> [Collected data entries]
++++++
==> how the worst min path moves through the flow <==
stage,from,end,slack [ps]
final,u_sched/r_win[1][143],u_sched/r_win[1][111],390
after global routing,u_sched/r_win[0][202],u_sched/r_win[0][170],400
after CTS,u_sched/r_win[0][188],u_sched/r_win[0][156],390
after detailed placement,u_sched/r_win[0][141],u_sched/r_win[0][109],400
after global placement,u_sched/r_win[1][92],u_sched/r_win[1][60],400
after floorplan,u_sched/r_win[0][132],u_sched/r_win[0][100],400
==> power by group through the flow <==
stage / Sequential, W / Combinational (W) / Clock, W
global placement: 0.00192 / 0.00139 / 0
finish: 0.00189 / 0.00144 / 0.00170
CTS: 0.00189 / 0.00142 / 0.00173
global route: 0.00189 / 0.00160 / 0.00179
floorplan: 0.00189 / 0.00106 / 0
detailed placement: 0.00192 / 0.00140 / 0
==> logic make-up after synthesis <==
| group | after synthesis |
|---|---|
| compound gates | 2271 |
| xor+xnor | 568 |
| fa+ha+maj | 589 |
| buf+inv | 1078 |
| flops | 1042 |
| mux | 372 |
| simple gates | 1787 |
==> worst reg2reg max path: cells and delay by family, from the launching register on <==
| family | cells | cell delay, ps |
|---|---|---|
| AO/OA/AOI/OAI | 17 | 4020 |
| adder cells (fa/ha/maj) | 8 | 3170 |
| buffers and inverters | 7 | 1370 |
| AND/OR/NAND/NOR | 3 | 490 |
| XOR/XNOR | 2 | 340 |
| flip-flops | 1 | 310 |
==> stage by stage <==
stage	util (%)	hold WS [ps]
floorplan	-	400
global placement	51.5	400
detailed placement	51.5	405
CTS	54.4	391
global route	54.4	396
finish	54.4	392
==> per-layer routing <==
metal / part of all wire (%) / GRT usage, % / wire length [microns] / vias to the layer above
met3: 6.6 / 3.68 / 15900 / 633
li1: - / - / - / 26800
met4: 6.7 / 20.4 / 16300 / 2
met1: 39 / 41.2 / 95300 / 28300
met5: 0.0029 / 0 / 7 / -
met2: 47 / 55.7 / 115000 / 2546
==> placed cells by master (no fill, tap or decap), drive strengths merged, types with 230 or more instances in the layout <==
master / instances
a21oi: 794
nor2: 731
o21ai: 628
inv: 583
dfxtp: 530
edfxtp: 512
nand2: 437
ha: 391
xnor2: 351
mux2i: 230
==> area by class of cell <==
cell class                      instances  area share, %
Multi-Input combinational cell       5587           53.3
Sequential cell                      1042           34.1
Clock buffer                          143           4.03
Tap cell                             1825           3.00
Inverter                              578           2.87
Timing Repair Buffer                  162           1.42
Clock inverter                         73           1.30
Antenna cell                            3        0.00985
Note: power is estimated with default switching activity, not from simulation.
### src/rtl/coap_pkg.sv
// ============================================================================
// coap_pkg
// shared types and constants of the coap message parser: request and result
// payloads, parser state, phase encoding, result kinds and error codes
// ============================================================================
`default_nettype none

package coap_pkg;

    localparam logic [3:0] MAX_TOKEN_BYTES = 4'd8;

    localparam int FIFO_DEPTH = 4;
    localparam int FIFO_PTR_W = $clog2(FIFO_DEPTH);
    localparam int FIFO_CNT_W = $clog2(FIFO_DEPTH + 1);

    localparam logic [2:0] KIND_HDR_BYTE = 3'd0;
    localparam logic [2:0] KIND_HDR_DONE = 3'd1;
    localparam logic [2:0] KIND_TOKEN    = 3'd2;
    localparam logic [2:0] KIND_OPT_DONE = 3'd3;
    localparam logic [2:0] KIND_VALUE    = 3'd4;
    localparam logic [2:0] KIND_PAYLOAD  = 3'd5;
    localparam logic [2:0] KIND_OK       = 3'd6;
    localparam logic [2:0] KIND_ERROR    = 3'd7;

    localparam logic [2:0] ERR_NONE        = 3'd0;
    localparam logic [2:0] ERR_SHORT_HDR   = 3'd1;
    localparam logic [2:0] ERR_TRUNC_TOKEN = 3'd2;
    localparam logic [2:0] ERR_RESERVED    = 3'd3;
    localparam logic [2:0] ERR_TRUNC_OPT   = 3'd4;
    localparam logic [2:0] ERR_TRUNC_VALUE = 3'd5;
    localparam logic [2:0] ERR_TOKEN_LONG  = 3'd6;
    localparam logic [2:0] ERR_OVERFLOW    = 3'd7;

    typedef enum logic [6:0] {
        PH_HEADER  = 7'b0000001,
        PH_TOKEN   = 7'b0000010,
        PH_OPTHDR  = 7'b0000100,
        PH_OPTEXT  = 7'b0001000,
        PH_VALUE   = 7'b0010000,
        PH_PAYLOAD = 7'b0100000,
        PH_DISCARD = 7'b1000000
    } phase_t;

    typedef struct packed {
        logic [7:0] data_byte;
        logic       last_byte;
    } byte_t;

    typedef struct packed {
        logic [2:0]  kind;
        logic [1:0]  version;
        logic [1:0]  msg_type;
        logic [3:0]  token_length;
        logic [7:0]  code;
        logic [15:0] message_id;
        logic [15:0] option_number;
        logic [16:0] option_length;
        logic [7:0]  byte_value;
        logic [16:0] byte_index;
        logic [2:0]  error_code;
        logic        end_of_run;
    } result_t;

    typedef struct packed {
        phase_t      phase;
        logic [1:0]  header_count;
        logic [31:0] header_fields;
        logic [16:0] remaining;
        logic [15:0] option_num;
        logic [7:0]  pending;
        logic [15:0] ext_bytes;
        logic [2:0]  ext_count;
        logic [2:0]  err_latched;
        logic [16:0] option_len;
        logic [16:0] item_index;
    } state_t;

    typedef struct packed {
        result_t first;
        result_t second;
        logic    two;
    } step_t;

    localparam state_t STATE_CLEAR = '{
        phase:         PH_HEADER,
        header_count:  2'd0,
        header_fields: 32'd0,
        remaining:     17'd0,
        option_num:    16'd0,
        pending:       8'd0,
        ext_bytes:     16'd0,
        ext_count:     3'd0,
        err_latched:   3'd0,
        option_len:    17'd0,
        item_index:    17'd0
    };

endpackage

`default_nettype wire

### src/rtl/coap_message_parser.sv
// ============================================================================
// coap_message_parser
// byte-serial coap message parser with a result queue
// ============================================================================
// one datagram byte per request on the byte channel; the last byte of a
// datagram carries last_byte set
// every request gives one result on the result channel; a last byte that
// does not hit an error gives a second result, message ok or error
// the parser state is updated in the cycle the request is taken, and its
// results enter a four-entry queue; with the queue empty, the first result
// shows in the cycle after the request
// throughput is one byte per cycle while the receiver takes results; a last
// byte with two results leaves the queue one more result to drain
// byte_ready drops while the queue holds more than two results, so a stalled
// receiver stops the byte channel without loss
// reset clears the parser to the start of a datagram and empties the queue;
// after a last byte the parser starts over on its own
// ============================================================================
`default_nettype none

module coap_message_parser (
    input  logic              clk,
    input  logic              rst_n,
    input  logic              byte_valid,
    output logic              byte_ready,
    input  coap_pkg::byte_t   byte_item,
    output logic              result_valid,
    input  logic              result_ready,
    output coap_pkg::result_t result_item
);
    import coap_pkg::*;

    state_t state_reg;
    state_t state_next;
    state_t step_state;
    step_t  step_res;
    logic   accept;

    assign accept = byte_valid && byte_ready;

    coap_step u_step (
        .cur  (state_reg),
        .item (byte_item),
        .nxt  (step_state),
        .res  (step_res)
    );

    assign state_next = accept ? step_state : state_reg;

    always_ff @(posedge clk or negedge rst_n)
    begin
        if (!rst_n)
        begin
            state_reg <= STATE_CLEAR;
        end
        else
        begin
            state_reg <= state_next;
        end
    end

    coap_result_fifo u_fifo (
        .clk        (clk),
        .rst_n      (rst_n),
        .push       (accept),
        .entry      (step_res),
        .room       (byte_ready),
        .pop        (result_ready),
        .head_valid (result_valid),
        .head       (result_item)
    );

endmodule

`default_nettype wire

### src/rtl/coap_step.sv
// ============================================================================
// coap_step
// next-state and result logic of the parser for one datagram byte
// ============================================================================
`default_nettype none

module coap_step (
    input  coap_pkg::state_t cur,
    input  coap_pkg::byte_t  item,
    output coap_pkg::state_t nxt,
    output coap_pkg::step_t  res
);
    import coap_pkg::*;

    function automatic logic [1:0] ext_need(input logic [3:0] nib);
        logic [1:0] n;
        n = 2'd0;
        if (nib == 4'd13)
        begin
            n = 2'd1;
        end
        else if (nib == 4'd14)
        begin
            n = 2'd2;
        end
        return n;
    endfunction

    function automatic logic [16:0] ext_value(input logic [1:0] need, input logic [3:0] nib,
                                              input logic [15:0] ext);
        logic [16:0] v;
        v = {13'd0, nib};
        if (need == 2'd1)
        begin
            v = {1'b0, ext} + 17'd13;
        end
        else if (need == 2'd2)
        begin
            v = {1'b0, ext} + 17'd269;
        end
        return v;
    endfunction

    state_t      st;
    logic [2:0]  kind;
    logic [16:0] idx;
    logic        fail_now;
    logic [2:0]  fail_code;
    logic        start_now;
    logic [16:0] start_len;
    logic [7:0]  b;
    logic [3:0]  d;
    logic [3:0]  l;
    logic [1:0]  dn;
    logic [1:0]  ln;
    logic [3:0]  pd;
    logic [3:0]  pl;
    logic [1:0]  pdn;
    logic [1:0]  pln;
    logic [2:0]  got;
    logic [15:0] ext_new;
    logic [16:0] delta;
    logic [17:0] sum;
    logic [3:0]  tkl;
    logic [2:0]  fin_err;
    result_t     r0;
    result_t     r1;

    always_comb
    begin
        st        = cur;
        kind      = KIND_HDR_BYTE;
        idx       = '0;
        fail_now  = 1'b0;
        fail_code = ERR_NONE;
        start_now = 1'b0;
        start_len = '0;
        b         = item.data_byte;
        d         = b[7:4];
        l         = b[3:0];
        dn        = ext_need(d);
        ln        = ext_need(l);
        pd        = cur.pending[7:4];
        pl        = cur.pending[3:0];
        pdn       = ext_need(pd);
        pln       = ext_need(pl);
        got       = ({1'b0, pdn} + {1'b0, pln}) - cur.ext_count;
        ext_new   = {cur.ext_bytes[7:0], b};
        delta     = '0;
        sum       = '0;
        tkl       = '0;

        unique case (cur.phase)
            PH_HEADER:
            begin
                unique case (cur.header_count)
                    2'd0: st.header_fields[31:24] = cur.header_fields[31:24] | b;
                    2'd1: st.header_fields[23:16] = cur.header_fields[23:16] | b;
                    2'd2: st.header_fields[15:8]  = cur.header_fields[15:8] | b;
                    2'd3: st.header_fields[7:0]   = cur.header_fields[7:0] | b;
                    default: st.header_fields = cur.header_fields;
                endcase
                if (cur.header_count != 2'd3)
                begin
                    st.header_count = cur.header_count + 2'd1;
                    kind            = KIND_HDR_BYTE;
                end
                else
                begin
                    st.header_count = 2'd0;
                    tkl             = st.header_fields[27:24];
                    if (tkl > MAX_TOKEN_BYTES)
                    begin
                        fail_now  = 1'b1;
                        fail_code = ERR_TOKEN_LONG;
                    end
                    else
                    begin
                        kind          = KIND_HDR_DONE;
                        st.item_index = '0;
                        st.remaining  = {13'd0, tkl};
                        st.phase      = (tkl != 4'd0) ? PH_TOKEN : PH_OPTHDR;
                    end
                end
            end
            PH_TOKEN, PH_VALUE:
            begin
                kind          = (cur.phase == PH_TOKEN) ? KIND_TOKEN : KIND_VALUE;
                idx           = cur.item_index;
                st.item_index = cur.item_index + 17'd1;
                if (cur.remaining != 17'd0)
                begin
                    st.remaining = cur.remaining - 17'd1;
                end
                if (st.remaining == 17'd0)
                begin
                    st.phase = PH_OPTHDR;
                end
            end
            PH_OPTHDR:
            begin
                if (b == 8'hFF)
                begin
                    st.phase      = PH_PAYLOAD;
                    st.item_index = '0;
                    kind          = KIND_HDR_BYTE;
                end
                else if (d == 4'd15 || l == 4'd15)
                begin
                    fail_now  = 1'b1;
                    fail_code = ERR_RESERVED;
                end
                else
                begin
                    st.pending   = b;
                    st.ext_count = {1'b0, dn} + {1'b0, ln};
                    st.ext_bytes = '0;
                    if (dn == 2'd0)
                    begin
                        delta = {13'd0, d};
                        sum   = {2'd0, cur.option_num} + {1'b0, delta};
                    end
                    if (sum[17:16] != 2'd0)
                    begin
                        fail_now  = 1'b1;
                        fail_code = ERR_OVERFLOW;
                    end
                    else
                    begin
                        if (dn == 2'd0)
                        begin
                            st.option_num = sum[15:0];
                        end
                        if (st.ext_count == 3'd0)
                        begin
                            start_now = 1'b1;
                            start_len = {13'd0, l};
                        end
                        else
                        begin
                            st.phase = PH_OPTEXT;
                            kind     = KIND_HDR_BYTE;
                        end
                    end
                end
            end
            PH_OPTEXT:
            begin
                st.ext_bytes = ext_new;
                if (cur.ext_count != 3'd0)
                begin
                    st.ext_count = cur.ext_count - 3'd1;
                end
                if (({1'b0, got} + 4'd1) == {2'd0, pdn})
                begin
                    delta        = ext_value(pdn, pd, ext_new);
                    st.ext_bytes = '0;
                    sum          = {2'd0, cur.option_num} + {1'b0, delta};
                    if (sum[17:16] != 2'd0)
                    begin
                        fail_now  = 1'b1;
                        fail_code = ERR_OVERFLOW;
                    end
                    else
                    begin
                        st.option_num = sum[15:0];
                    end
                end
                if (!fail_now)
                begin
                    if (st.ext_count == 3'd0)
                    begin
                        start_now = 1'b1;
                        start_len = ext_value(pln, pl, st.ext_bytes);
                    end
                    else
                    begin
                        kind = KIND_HDR_BYTE;
                    end
                end
            end
            PH_PAYLOAD:
            begin
                kind          = KIND_PAYLOAD;
                idx           = cur.item_index;
                st.item_index = cur.item_index + 17'd1;
            end
            default:
            begin
                st.phase = PH_DISCARD;
                kind     = KIND_ERROR;
            end
        endcase

        if (start_now)
        begin
            st.option_len = start_len;
            st.remaining  = start_len;
            st.item_index = '0;
            st.phase      = (start_len != 17'd0) ? PH_VALUE : PH_OPTHDR;
            kind          = KIND_OPT_DONE;
        end
        if (fail_now)
        begin
            st.err_latched = fail_code;
            st.phase       = PH_DISCARD;
            kind           = KIND_ERROR;
        end

        r0.kind          = kind;
        r0.version       = st.header_fields[31:30];
        r0.msg_type      = st.header_fields[29:28];
        r0.token_length  = st.header_fields[27:24];
        r0.code          = st.header_fields[23:16];
        r0.message_id    = st.header_fields[15:0];
        r0.option_number = st.option_num;
        r0.option_length = st.option_len;
        r0.byte_value    = b;
        r0.byte_index    = (kind == KIND_ERROR) ? 17'd0 : idx;
        r0.error_code    = (kind == KIND_ERROR) ? st.err_latched : ERR_NONE;
        r0.end_of_run    = (kind == KIND_ERROR) ? item.last_byte : !item.last_byte;

        unique case (st.phase)
            PH_HEADER: fin_err = ERR_SHORT_HDR;
            PH_TOKEN:  fin_err = ERR_TRUNC_TOKEN;
            PH_OPTEXT: fin_err = ERR_TRUNC_OPT;
            PH_VALUE:  fin_err = ERR_TRUNC_VALUE;
            default:   fin_err = ERR_NONE;
        endcase

        r1            = r0;
        r1.kind       = (fin_err != ERR_NONE) ? KIND_ERROR : KIND_OK;
        r1.byte_value = 8'd0;
        r1.byte_index = 17'd0;
        r1.error_code = fin_err;
        r1.end_of_run = 1'b1;

        res.first  = r0;
        res.second = r1;
        res.two    = item.last_byte && (kind != KIND_ERROR);

        nxt = item.last_byte ? STATE_CLEAR : st;
    end

endmodule

`default_nettype wire

### src/rtl/coap_result_fifo.sv
// ============================================================================
// coap_result_fifo
// small result queue that takes one or two results per request and
// delivers one per cycle while the receiver pops
// ============================================================================
`default_nettype none

module coap_result_fifo (
    input  logic              clk,
    input  logic              rst_n,
    input  logic              push,
    input  coap_pkg::step_t   entry,
    output logic              room,
    input  logic              pop,
    output logic              head_valid,
    output coap_pkg::result_t head
);
    import coap_pkg::*;

    result_t               mem_reg [FIFO_DEPTH];
    logic [FIFO_PTR_W-1:0] wr_ptr_reg;
    logic [FIFO_PTR_W-1:0] wr_ptr_next;
    logic [FIFO_PTR_W-1:0] rd_ptr_reg;
    logic [FIFO_PTR_W-1:0] rd_ptr_next;
    logic [FIFO_CNT_W-1:0] count_reg;
    logic [FIFO_CNT_W-1:0] count_next;
    logic [FIFO_PTR_W-1:0] wr_ptr_b;
    logic                  do_pop;

    assign head_valid = (count_reg != '0);
    assign head       = mem_reg[rd_ptr_reg];
    assign room       = (count_reg <= FIFO_CNT_W'(FIFO_DEPTH - 2));
    assign do_pop     = pop && head_valid;
    assign wr_ptr_b   = wr_ptr_reg + FIFO_PTR_W'(1);

    always_comb
    begin
        wr_ptr_next = wr_ptr_reg;
        rd_ptr_next = rd_ptr_reg;
        count_next  = count_reg;
        if (push)
        begin
            wr_ptr_next = wr_ptr_reg + (entry.two ? FIFO_PTR_W'(2) : FIFO_PTR_W'(1));
            count_next  = count_next + (entry.two ? FIFO_CNT_W'(2) : FIFO_CNT_W'(1));
        end
        if (do_pop)
        begin
            rd_ptr_next = rd_ptr_reg + FIFO_PTR_W'(1);
            count_next  = count_next - FIFO_CNT_W'(1);
        end
    end

    always_ff @(posedge clk or negedge rst_n)
    begin
        if (!rst_n)
        begin
            wr_ptr_reg <= '0;
            rd_ptr_reg <= '0;
            count_reg  <= '0;
        end
        else
        begin
            wr_ptr_reg <= wr_ptr_next;
            rd_ptr_reg <= rd_ptr_next;
            count_reg  <= count_next;
        end
    end

    always_ff @(posedge clk)
    begin
        if (push)
        begin
            mem_reg[wr_ptr_reg] <= entry.first;
            if (entry.two)
            begin
                mem_reg[wr_ptr_b] <= entry.second;
            end
        end
    end

endmodule

`default_nettype wire

### config.mk
export PLATFORM = sky130hd
export DESIGN_NAME = coap_message_parser
export DESIGN_NICKNAME = d
export VERILOG_FILES = /design/src/rtl/coap_pkg.sv /design/src/rtl/coap_message_parser.sv /design/src/rtl/coap_step.sv /design/src/rtl/coap_result_fifo.sv
export SDC_FILE = /design/constraint.sdc
export NUM_CORES = 1
export LEC_CHECK = 0
export ABC_AREA = 0
export BUFFER_PORTS_ARGS = -buffer_cell sky130_fd_sc_hd__buf_2
export CAP_MARGIN = 20
export CORE_MARGIN = 2
export CORE_UTILIZATION = 55
export DETAILED_ROUTE_END_ITERATION = 6
export GPL_TIMING_DRIVEN = 0
export PLACE_DENSITY_LB_ADDON = 0.05
export SYNTH_ARGS = -nofsm -noshare
export SYNTH_HDL_FRONTEND = slang
export SYNTH_SLANG_ARGS = --single-unit
### constraint.sdc
create_clock -name clk -period 12.9 [get_ports clk]
set_input_delay 2.58 -clock clk [delete_from_list [all_inputs] [get_ports clk]]
set_output_delay 2.58 -clock clk [all_outputs]
set_load 0.005 [all_outputs]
++++++
> [INSTRUCTIONS FOR THE TASK] The lines that mention the word "routing" should be pulled from the records above.

> [COMPLETED EXERCISE]
after global routing,u_sched/r_win[0][202],u_sched/r_win[0][170],400
==> per-layer routing <==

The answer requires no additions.